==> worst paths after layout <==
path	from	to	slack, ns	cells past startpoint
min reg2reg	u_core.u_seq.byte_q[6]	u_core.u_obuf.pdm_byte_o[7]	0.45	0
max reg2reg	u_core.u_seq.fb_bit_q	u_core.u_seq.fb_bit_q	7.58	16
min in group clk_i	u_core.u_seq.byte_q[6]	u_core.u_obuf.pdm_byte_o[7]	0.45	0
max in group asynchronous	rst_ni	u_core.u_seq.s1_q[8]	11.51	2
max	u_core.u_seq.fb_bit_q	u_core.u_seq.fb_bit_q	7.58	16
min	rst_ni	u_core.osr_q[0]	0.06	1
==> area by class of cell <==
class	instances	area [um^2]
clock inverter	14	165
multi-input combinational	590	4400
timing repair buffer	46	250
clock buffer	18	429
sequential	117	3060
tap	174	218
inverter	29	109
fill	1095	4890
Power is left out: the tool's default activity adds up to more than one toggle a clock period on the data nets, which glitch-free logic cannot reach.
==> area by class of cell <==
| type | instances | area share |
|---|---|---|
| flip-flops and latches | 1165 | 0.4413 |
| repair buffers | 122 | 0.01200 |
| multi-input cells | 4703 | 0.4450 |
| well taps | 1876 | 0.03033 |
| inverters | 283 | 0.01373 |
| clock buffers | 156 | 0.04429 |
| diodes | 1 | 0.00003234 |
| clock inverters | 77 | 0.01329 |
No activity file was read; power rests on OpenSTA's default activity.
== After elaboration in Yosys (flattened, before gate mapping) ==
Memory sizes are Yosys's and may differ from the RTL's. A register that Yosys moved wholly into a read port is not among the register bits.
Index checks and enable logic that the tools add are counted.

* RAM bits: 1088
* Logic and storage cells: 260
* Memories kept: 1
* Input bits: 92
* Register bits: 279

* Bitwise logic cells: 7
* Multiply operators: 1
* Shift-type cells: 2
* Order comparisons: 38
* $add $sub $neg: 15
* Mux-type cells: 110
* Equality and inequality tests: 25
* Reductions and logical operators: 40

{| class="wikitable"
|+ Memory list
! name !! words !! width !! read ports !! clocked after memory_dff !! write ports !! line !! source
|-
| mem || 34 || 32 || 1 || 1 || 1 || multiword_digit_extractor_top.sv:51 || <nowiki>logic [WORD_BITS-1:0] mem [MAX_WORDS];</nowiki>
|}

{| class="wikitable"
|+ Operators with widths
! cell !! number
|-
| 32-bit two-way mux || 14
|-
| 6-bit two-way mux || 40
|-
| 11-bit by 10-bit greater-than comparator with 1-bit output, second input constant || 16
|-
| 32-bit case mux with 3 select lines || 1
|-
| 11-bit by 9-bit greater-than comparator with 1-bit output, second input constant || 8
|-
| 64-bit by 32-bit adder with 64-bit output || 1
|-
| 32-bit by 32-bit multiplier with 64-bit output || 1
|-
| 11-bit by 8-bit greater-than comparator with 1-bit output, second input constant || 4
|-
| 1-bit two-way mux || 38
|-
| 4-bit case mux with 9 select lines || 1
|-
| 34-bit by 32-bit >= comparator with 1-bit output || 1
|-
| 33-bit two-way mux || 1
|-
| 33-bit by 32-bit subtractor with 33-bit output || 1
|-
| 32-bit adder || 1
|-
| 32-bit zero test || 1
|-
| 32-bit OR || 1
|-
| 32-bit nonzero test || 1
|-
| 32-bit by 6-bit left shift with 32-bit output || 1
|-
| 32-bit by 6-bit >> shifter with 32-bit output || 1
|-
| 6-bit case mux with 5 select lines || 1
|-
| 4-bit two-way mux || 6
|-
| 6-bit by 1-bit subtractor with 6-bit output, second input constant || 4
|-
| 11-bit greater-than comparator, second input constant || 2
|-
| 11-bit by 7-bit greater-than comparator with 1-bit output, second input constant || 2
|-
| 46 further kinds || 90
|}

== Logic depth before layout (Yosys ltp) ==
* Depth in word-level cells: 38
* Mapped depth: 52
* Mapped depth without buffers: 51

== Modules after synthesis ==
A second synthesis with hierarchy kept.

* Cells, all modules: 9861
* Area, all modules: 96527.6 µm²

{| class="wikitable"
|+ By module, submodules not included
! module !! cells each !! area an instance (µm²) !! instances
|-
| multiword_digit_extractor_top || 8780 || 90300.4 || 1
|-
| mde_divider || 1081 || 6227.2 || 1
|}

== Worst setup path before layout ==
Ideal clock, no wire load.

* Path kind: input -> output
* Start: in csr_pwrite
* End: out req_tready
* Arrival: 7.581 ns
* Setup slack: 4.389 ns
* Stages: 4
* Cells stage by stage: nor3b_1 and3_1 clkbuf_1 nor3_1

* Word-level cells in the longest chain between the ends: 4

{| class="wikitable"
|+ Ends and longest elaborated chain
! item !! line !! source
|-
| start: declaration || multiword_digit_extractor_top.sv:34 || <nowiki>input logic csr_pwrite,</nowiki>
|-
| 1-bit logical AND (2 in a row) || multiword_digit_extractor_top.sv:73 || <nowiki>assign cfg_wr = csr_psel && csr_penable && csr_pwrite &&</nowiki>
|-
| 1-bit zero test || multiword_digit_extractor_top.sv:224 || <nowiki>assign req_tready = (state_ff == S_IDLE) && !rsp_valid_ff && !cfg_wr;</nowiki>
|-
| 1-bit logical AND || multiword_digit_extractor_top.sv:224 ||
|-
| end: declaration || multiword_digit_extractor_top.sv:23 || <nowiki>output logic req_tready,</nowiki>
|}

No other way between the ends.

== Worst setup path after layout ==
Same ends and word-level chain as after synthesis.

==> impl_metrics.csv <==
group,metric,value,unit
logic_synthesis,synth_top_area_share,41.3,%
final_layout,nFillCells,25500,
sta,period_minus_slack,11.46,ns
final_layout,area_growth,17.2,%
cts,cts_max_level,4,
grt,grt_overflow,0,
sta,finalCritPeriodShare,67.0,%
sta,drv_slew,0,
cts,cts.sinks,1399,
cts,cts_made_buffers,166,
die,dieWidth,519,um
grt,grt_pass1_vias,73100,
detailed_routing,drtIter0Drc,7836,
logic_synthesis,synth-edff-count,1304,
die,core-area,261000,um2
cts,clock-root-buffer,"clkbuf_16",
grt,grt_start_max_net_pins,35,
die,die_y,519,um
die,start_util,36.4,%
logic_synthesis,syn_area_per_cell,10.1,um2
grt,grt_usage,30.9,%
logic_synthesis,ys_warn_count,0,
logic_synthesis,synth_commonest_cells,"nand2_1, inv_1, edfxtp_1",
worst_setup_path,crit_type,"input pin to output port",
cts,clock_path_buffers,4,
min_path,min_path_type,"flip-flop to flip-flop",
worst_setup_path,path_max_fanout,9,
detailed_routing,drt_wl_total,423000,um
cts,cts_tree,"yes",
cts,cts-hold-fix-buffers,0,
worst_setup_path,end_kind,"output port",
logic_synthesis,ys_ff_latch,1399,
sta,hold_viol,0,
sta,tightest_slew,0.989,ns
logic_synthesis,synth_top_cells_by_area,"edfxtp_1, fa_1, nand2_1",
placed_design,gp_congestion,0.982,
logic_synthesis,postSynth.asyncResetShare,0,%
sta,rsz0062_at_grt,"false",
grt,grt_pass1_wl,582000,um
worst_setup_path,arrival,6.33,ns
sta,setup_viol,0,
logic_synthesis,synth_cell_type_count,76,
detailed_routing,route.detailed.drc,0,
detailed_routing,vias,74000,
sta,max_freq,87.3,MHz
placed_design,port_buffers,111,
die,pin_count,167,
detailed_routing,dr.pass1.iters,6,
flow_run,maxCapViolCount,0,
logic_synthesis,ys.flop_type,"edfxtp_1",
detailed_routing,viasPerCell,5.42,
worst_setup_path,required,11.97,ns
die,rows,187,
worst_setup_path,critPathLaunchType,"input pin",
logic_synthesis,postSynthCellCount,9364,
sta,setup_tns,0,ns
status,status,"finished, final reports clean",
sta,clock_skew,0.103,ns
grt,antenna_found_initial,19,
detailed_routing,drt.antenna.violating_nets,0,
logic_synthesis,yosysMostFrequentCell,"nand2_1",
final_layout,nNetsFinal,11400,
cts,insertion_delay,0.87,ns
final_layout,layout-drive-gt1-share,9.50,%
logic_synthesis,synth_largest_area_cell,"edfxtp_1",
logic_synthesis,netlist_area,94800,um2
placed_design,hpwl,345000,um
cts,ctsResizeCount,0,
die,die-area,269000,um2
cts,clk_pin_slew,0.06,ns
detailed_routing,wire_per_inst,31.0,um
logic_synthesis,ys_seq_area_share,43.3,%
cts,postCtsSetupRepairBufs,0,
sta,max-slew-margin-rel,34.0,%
File: config.mk
export PLATFORM = sky130hd
export DESIGN_NAME = svpq_ram
export DESIGN_NICKNAME = d
export VERILOG_FILES = /design/src/sv/assert_macros.svh /design/src/sv/svpq_ram.sv
export SDC_FILE = /design/constraint.sdc
export NUM_CORES = 2
export LEC_CHECK = 0
export ABC_AREA = 0
export BUFFER_PORTS_ARGS = -buffer_cell sky130_fd_sc_hd__buf_2
export CAP_MARGIN = 5
export CORE_MARGIN = 5
export CORE_UTILIZATION = 40
export CTS_CLUSTER_SIZE = 30
export DETAILED_ROUTE_END_ITERATION = 10
export PLACE_DENSITY_LB_ADDON = 0.1
export SETUP_SLACK_MARGIN = 0.2
export SYNTH_ARGS = -nofsm -noshare
export SYNTH_HDL_FRONTEND = slang
export SYNTH_SLANG_ARGS = --single-unit
export TNS_END_PERCENT = 10
File: constraint.sdc
create_clock -name clk -period 3.4 [get_ports clk]
set_clock_uncertainty 0.1 [all_clocks]
set_input_delay 0.51 -clock clk [delete_from_list [all_inputs] [get_ports clk]]
set_output_delay 0.51 -clock clk [all_outputs]
set_load 0.1 [all_outputs]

→ **Aim of the task**: Here the output must be the lines above from the line with "worst_setup_path,required,11.97,ns" to the line with "placed_design,hpwl,345000,um", both included, duplicated word for word and nothing else.

→ **Answer to the problem**:
worst_setup_path,required,11.97,ns
die,rows,187,
worst_setup_path,critPathLaunchType,"input pin",
logic_synthesis,postSynthCellCount,9364,
sta,setup_tns,0,ns
status,status,"finished, final reports clean",
sta,clock_skew,0.103,ns
grt,antenna_found_initial,19,
detailed_routing,drt.antenna.violating_nets,0,
logic_synthesis,yosysMostFrequentCell,"nand2_1",
final_layout,nNetsFinal,11400,
cts,insertion_delay,0.87,ns
final_layout,layout-drive-gt1-share,9.50,%
logic_synthesis,synth_largest_area_cell,"edfxtp_1",
logic_synthesis,netlist_area,94800,um2
placed_design,hpwl,345000,um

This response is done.